BRIEF
Below are records that must be duplicated exactly.

INFORMATION SUPPLIED
========

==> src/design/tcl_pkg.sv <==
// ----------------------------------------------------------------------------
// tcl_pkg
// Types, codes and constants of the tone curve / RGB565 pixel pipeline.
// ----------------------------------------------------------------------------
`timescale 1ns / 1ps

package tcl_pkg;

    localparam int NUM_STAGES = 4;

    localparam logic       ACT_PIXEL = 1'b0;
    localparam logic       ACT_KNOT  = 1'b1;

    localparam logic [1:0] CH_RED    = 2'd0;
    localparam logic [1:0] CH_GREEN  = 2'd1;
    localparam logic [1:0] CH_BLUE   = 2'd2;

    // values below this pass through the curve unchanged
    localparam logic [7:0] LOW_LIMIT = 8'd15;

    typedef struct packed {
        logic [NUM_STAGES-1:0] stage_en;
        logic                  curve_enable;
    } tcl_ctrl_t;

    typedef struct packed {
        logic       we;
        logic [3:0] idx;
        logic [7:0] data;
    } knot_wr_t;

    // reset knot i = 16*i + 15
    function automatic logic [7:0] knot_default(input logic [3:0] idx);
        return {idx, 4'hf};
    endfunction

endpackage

========

RESULT OF THIS TASK
==> src/design/tcl_pkg.sv <==
// ----------------------------------------------------------------------------
// tcl_pkg
// Types, codes and constants of the tone curve / RGB565 pixel pipeline.
// ----------------------------------------------------------------------------
`timescale 1ns / 1ps

package tcl_pkg;

    localparam int NUM_STAGES = 4;

    localparam logic       ACT_PIXEL = 1'b0;
    localparam logic       ACT_KNOT  = 1'b1;

    localparam logic [1:0] CH_RED    = 2'd0;
    localparam logic [1:0] CH_GREEN  = 2'd1;
    localparam logic [1:0] CH_BLUE   = 2'd2;

    // values below this pass through the curve unchanged
    localparam logic [7:0] LOW_LIMIT = 8'd15;

    typedef struct packed {
        logic [NUM_STAGES-1:0] stage_en;
        logic                  curve_enable;
    } tcl_ctrl_t;

    typedef struct packed {
        logic       we;
        logic [3:0] idx;
        logic [7:0] data;
    } knot_wr_t;

    // reset knot i = 16*i + 15
    function automatic logic [7:0] knot_default(input logic [3:0] idx);
        return {idx, 4'hf};
    endfunction

endpackage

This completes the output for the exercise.